> DIRECTIONS FOR THIS TASK:
Lift every line from the entries that includes the word "area".

(Entries taken from a collection)
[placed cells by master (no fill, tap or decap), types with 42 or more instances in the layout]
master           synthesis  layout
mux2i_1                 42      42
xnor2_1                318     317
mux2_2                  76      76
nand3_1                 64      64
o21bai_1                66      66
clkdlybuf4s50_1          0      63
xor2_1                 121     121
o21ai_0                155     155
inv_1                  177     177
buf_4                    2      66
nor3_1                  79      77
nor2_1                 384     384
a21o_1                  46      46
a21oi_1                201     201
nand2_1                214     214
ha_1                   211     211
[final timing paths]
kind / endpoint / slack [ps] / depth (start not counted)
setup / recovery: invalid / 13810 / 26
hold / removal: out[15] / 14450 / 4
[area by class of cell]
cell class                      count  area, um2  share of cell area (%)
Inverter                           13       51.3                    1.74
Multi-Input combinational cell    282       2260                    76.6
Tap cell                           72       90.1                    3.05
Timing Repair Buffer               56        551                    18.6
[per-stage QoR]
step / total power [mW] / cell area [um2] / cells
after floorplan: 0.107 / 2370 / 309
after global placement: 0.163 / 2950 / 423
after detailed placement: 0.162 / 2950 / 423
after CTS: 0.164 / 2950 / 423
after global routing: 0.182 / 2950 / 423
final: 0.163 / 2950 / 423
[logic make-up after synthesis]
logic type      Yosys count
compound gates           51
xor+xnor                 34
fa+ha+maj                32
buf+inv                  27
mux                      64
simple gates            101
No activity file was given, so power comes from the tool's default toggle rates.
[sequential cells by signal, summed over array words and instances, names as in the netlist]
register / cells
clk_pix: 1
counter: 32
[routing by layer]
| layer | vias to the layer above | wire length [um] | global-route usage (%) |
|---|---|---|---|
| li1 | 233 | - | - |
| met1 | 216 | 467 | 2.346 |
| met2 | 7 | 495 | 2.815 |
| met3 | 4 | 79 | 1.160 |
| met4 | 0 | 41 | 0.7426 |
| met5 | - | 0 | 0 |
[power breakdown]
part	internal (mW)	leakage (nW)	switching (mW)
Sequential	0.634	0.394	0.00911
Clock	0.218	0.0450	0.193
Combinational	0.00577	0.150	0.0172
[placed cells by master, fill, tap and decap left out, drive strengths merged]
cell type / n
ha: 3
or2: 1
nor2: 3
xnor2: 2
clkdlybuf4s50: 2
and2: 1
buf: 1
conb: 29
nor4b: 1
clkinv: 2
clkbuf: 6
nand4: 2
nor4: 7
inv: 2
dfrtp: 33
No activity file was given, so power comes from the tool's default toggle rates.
File: design.v
module FSM (input  logic clk, reset, SW1, SW2, SW3, SW4,
            output logic [2:0] state,
            output logic [1:0] Z);
   localparam Strt  = 3'b000,
              Seen1 = 3'b001,
              Seen2 = 3'b010,
              Seen3 = 3'b011,
              Seen4 = 3'b100;
   logic [2:0] nextState;
   always_ff @(posedge clk or posedge reset)
      if (reset)
         state <= Strt;
      else
         state <= nextState;
   always_comb begin
      nextState = state;    
      Z         = 2'b01;    
      unique case (state)
         Strt:  begin
                    Z = 2'b01;
                    if (SW2 & ~SW1 & ~SW3 & ~SW4) nextState = Seen1;
                    else if (SW3 & ~SW1 & ~SW2 & ~SW4) nextState = Seen3;
                end
         Seen1: begin
                    Z = 2'b10;
                    if (SW1 & ~SW2 & ~SW3 & ~SW4) nextState = Seen2;
                end
         Seen2: begin
                    Z = 2'b00;
                    if (SW1 & ~SW2 & ~SW3 & ~SW4) nextState = Seen1;
                    else if (SW4 & ~SW1 & ~SW2 & ~SW3) nextState = Seen3;
                end
         Seen3: begin
                    Z = 2'b00;
                    if (SW1 & ~SW2 & ~SW3 & ~SW4) nextState = Seen1;
                    else if (SW3 & ~SW1 & ~SW2 & ~SW4) nextState = Seen4;
                end
         Seen4: begin
                    Z = 2'b11;
                    if (SW1 & ~SW2 & ~SW3 & ~SW4) nextState = Seen1;
                end
      endcase
   end
endmodule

> OUTPUT BELOW:
[area by class of cell]
cell class                      count  area, um2  share of cell area (%)
step / total power [mW] / cell area [um2] / cells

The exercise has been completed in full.